Then I woke the next morning, thankful I ­wasn't high. I will give up pot because it makes me paranoid. But I will stay close to God because he makes me paranoid.

Margaux and I broke from our feelings of austerity with drugs. A good night of drinking and smoking, or a night of doing coke, and the next day, far from being hungover, our brains felt stilled and refreshed. It was like our insides had been set back to 00:00:00.
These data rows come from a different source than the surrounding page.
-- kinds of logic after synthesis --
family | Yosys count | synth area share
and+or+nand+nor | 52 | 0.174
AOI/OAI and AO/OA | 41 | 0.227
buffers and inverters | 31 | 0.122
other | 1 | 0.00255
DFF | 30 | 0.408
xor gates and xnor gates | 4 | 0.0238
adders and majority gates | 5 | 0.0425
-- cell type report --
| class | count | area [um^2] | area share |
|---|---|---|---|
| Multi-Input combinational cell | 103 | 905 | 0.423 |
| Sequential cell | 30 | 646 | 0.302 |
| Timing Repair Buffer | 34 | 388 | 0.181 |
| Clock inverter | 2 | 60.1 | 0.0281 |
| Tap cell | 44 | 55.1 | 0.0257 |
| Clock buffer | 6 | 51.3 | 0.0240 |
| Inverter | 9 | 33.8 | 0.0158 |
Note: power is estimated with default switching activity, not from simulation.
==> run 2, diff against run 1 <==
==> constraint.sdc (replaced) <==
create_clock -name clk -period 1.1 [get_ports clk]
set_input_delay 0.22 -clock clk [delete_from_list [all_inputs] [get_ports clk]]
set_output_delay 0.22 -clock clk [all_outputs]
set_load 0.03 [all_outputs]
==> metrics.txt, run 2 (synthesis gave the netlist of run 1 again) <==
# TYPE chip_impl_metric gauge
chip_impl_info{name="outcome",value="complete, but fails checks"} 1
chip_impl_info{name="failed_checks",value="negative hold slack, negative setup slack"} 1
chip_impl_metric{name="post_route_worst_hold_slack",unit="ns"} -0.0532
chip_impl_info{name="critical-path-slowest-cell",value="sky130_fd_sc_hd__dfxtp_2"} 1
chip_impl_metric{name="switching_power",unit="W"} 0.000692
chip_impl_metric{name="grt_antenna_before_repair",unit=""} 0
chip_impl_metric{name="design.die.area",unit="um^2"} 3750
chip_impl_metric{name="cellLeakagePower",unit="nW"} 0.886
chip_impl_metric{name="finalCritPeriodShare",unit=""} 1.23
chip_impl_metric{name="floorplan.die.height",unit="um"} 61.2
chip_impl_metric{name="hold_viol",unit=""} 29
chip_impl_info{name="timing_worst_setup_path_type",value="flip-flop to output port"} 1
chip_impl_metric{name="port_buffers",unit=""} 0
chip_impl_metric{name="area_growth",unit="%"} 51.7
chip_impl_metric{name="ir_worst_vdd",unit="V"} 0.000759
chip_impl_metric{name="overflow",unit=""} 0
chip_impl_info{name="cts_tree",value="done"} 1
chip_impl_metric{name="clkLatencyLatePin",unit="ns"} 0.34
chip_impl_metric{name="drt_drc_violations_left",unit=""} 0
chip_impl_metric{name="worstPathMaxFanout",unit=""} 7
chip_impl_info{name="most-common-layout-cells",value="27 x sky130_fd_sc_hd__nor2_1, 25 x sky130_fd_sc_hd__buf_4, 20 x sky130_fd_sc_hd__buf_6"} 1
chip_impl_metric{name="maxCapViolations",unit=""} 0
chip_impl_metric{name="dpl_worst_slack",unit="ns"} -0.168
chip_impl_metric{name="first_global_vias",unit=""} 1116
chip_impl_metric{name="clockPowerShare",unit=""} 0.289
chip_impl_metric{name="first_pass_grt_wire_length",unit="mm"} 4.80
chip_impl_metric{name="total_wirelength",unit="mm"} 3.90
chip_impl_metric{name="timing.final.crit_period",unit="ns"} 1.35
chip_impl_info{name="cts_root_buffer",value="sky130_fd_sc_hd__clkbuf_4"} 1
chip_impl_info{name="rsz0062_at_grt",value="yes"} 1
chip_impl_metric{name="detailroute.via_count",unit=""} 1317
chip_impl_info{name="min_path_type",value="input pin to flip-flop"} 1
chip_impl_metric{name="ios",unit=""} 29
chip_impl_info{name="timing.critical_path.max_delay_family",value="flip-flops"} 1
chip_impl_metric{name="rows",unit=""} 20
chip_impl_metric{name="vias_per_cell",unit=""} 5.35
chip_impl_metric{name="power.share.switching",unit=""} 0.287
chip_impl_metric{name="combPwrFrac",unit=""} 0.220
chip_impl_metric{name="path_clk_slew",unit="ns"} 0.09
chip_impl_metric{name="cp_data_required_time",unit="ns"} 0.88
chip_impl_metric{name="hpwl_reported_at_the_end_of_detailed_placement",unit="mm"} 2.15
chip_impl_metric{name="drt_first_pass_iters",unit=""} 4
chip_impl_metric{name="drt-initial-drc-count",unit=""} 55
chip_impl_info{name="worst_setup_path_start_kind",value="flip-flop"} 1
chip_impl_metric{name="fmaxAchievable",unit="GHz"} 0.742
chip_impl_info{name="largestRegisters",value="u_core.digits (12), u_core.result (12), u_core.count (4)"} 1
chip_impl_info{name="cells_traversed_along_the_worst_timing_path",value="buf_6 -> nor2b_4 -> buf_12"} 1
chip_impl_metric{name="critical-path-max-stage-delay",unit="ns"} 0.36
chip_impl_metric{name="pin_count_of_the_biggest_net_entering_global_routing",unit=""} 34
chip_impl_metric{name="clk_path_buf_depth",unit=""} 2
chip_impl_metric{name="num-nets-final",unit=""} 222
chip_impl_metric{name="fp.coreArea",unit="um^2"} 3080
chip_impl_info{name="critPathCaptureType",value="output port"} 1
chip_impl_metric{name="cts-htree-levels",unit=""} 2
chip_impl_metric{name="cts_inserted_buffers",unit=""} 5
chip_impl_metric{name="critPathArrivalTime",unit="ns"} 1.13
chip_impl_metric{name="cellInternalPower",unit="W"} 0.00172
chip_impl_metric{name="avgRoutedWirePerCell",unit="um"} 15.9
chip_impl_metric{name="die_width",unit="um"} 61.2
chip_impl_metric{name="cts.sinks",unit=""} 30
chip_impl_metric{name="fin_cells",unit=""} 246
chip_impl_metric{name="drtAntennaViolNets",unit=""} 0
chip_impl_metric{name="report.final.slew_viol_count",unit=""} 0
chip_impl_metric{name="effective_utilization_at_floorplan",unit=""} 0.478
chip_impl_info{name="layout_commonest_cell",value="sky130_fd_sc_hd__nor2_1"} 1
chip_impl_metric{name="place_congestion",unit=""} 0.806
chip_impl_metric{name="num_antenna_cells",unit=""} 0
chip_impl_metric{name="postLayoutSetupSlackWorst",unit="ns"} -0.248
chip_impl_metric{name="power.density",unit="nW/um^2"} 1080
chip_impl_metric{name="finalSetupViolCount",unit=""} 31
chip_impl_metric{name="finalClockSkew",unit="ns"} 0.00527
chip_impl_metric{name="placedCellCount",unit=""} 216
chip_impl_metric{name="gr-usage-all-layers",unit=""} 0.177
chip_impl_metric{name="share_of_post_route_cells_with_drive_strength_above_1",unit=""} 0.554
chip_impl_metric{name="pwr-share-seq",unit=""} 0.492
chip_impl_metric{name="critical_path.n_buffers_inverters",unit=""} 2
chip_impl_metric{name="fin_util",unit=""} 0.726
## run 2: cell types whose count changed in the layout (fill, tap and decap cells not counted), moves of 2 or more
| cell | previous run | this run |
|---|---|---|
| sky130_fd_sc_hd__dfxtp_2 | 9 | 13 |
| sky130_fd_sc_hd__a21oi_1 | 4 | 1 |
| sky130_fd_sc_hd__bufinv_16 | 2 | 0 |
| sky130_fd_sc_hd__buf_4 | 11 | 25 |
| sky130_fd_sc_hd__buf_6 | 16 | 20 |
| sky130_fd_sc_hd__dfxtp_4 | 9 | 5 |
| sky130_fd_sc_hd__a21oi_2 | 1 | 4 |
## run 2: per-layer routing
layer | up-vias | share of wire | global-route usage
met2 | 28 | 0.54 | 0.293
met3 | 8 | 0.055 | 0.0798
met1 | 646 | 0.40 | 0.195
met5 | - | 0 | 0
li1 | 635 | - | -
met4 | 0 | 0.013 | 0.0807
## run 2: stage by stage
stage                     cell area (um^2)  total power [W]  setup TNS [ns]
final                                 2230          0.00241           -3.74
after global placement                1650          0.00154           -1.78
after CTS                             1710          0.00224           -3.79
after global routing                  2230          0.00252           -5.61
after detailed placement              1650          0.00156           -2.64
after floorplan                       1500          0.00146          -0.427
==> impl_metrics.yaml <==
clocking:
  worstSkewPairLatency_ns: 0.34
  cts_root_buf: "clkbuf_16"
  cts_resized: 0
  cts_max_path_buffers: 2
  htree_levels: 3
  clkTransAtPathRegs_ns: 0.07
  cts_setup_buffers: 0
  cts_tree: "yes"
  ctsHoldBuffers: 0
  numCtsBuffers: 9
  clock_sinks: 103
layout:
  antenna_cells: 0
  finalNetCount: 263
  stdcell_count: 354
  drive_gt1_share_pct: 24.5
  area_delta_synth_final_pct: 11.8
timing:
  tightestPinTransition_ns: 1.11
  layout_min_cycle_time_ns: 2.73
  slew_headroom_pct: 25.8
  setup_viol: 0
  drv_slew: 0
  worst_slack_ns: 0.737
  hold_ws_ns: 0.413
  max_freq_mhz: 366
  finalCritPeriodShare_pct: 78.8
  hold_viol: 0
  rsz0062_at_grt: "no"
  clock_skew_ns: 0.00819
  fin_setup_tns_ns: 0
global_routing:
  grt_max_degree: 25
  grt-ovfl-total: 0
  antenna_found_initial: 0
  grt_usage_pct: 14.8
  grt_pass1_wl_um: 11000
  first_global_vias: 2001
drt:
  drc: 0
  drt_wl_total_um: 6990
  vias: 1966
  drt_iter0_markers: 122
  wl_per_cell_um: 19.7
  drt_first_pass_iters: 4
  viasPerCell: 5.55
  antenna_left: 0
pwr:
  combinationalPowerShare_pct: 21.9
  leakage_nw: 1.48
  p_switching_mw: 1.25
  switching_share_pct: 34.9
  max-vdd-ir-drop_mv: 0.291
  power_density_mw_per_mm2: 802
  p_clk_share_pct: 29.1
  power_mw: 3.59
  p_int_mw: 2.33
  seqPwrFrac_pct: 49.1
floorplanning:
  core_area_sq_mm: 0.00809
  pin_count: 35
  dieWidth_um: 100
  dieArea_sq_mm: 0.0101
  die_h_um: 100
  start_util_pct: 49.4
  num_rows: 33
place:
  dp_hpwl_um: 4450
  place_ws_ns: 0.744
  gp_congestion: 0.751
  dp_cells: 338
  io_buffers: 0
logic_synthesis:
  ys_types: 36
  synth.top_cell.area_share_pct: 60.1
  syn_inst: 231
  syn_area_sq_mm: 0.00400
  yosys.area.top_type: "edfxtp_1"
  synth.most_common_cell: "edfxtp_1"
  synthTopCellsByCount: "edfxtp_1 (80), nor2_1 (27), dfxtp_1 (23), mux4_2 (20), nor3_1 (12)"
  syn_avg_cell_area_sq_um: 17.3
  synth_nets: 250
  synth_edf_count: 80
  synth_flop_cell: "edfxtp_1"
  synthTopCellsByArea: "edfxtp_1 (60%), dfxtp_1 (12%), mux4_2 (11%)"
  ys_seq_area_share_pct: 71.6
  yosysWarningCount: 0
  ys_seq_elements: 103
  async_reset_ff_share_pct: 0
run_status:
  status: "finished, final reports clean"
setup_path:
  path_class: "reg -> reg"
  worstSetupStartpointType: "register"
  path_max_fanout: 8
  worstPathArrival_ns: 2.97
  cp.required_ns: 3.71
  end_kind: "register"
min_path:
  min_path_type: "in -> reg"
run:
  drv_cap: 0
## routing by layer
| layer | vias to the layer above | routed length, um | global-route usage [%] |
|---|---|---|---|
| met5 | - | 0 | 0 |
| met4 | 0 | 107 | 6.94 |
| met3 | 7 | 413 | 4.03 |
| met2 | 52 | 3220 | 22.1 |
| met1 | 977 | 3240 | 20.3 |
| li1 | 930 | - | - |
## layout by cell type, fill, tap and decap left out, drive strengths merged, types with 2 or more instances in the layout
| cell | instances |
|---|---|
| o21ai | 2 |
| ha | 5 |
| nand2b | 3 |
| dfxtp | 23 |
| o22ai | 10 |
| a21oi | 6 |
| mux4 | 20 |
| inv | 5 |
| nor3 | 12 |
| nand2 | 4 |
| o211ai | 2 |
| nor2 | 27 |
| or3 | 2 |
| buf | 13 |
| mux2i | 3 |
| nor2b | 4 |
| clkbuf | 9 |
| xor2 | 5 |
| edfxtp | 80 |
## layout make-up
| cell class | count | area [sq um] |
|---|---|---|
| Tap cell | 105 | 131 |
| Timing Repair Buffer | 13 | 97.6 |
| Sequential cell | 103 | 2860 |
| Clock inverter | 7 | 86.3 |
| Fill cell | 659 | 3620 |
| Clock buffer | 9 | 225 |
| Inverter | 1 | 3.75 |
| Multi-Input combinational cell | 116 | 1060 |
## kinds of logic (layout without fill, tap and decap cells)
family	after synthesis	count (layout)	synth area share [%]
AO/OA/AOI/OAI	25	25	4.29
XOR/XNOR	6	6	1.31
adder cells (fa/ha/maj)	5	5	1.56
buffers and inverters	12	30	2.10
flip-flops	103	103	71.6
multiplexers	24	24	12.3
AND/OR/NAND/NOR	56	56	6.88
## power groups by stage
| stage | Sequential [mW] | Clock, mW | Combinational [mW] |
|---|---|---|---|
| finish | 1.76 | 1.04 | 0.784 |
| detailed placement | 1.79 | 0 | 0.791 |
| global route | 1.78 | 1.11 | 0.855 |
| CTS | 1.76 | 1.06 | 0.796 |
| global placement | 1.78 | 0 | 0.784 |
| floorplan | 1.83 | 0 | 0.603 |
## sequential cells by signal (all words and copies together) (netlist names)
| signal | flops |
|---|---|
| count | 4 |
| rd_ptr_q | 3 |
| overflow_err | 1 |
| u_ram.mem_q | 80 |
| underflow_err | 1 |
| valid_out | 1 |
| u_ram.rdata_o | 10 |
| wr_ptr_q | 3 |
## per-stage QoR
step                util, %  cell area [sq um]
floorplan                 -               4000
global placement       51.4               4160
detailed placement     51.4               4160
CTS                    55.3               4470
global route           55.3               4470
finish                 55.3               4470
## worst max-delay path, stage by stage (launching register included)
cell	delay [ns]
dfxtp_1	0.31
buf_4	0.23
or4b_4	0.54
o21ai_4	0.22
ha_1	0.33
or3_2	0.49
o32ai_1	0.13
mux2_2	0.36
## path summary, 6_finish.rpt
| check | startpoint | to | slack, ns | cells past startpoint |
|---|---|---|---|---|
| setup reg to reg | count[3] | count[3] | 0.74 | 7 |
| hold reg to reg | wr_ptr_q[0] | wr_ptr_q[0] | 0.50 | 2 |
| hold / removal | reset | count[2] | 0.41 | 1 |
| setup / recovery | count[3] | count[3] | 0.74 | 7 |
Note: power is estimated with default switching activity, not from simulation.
<file path="config.mk">
export PLATFORM = sky130hd
export DESIGN_NAME = mux_scan_sequencer
export DESIGN_NICKNAME = d
export VERILOG_FILES = /design/src/rtl/mux_scan_pkg.sv /design/src/rtl/mux_scan_sequencer_next_ch_find.sv /design/src/rtl/mux_scan_sequencer.sv
export SDC_FILE = /design/constraint.sdc
export NUM_CORES = 1
export LEC_CHECK = 0
export CAP_MARGIN = 10
export CORE_MARGIN = 3
export CORE_UTILIZATION = 28
export DETAILED_ROUTE_END_ITERATION = 7
export GPL_TIMING_DRIVEN = 0
export HOLD_SLACK_MARGIN = 0.08
export PLACE_DENSITY = 0.58
export SYNTH_ARGS = -nofsm -noshare
export SYNTH_HDL_FRONTEND = slang
export SYNTH_HIERARCHICAL = 1
export SYNTH_SLANG_ARGS = --single-unit
</file>
<file path="constraint.sdc">
create_clock -name clk -period 2.8 [get_ports clk]
set_input_delay 0.56 -clock clk [delete_from_list [all_inputs] [get_ports clk]]
set_output_delay 0.56 -clock clk [all_outputs]
set_load 0.05 [all_outputs]
</file>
Margaux made the best paintings of her career the morning after we had been drinking for eight hours straight. She woke at nine and got up, and without thinking or hesitation went straight into her studio and began making paintings. I woke and cleaned the entire apartment, washed all the walls by hand. We didn't feel the need to call each other that day,
and normally Margaux and I talked minimum once, for
reassurance.

Soon it came to be that several times a week we would meet at Lot 16, just for a beer; then, not wanting to stop, we'd call someone for some coke; then it would be every night we wanted to relax like that after having worked all day—­and the next day we'd wake and work better than if we hadn't got fucked up the night before. All that time we ­were calmly getting shitfaced, calmly waking at 00:00:00, and not calling each other until night fell, when we would ask like it was the first time ever if the other wanted to take a break.
Yes
. In the
daytime, austerity. In the nighttime, oblivion. Daytime,
nighttime. Daytime, nighttime. It went on and on like that, like throwing a ball from one hand to the other.

•••

At one point Ryan tried to talk to us. “No one wants to be friends with you two, and when they see you, they avoid you. Sheila, you never come to clown class anymore.”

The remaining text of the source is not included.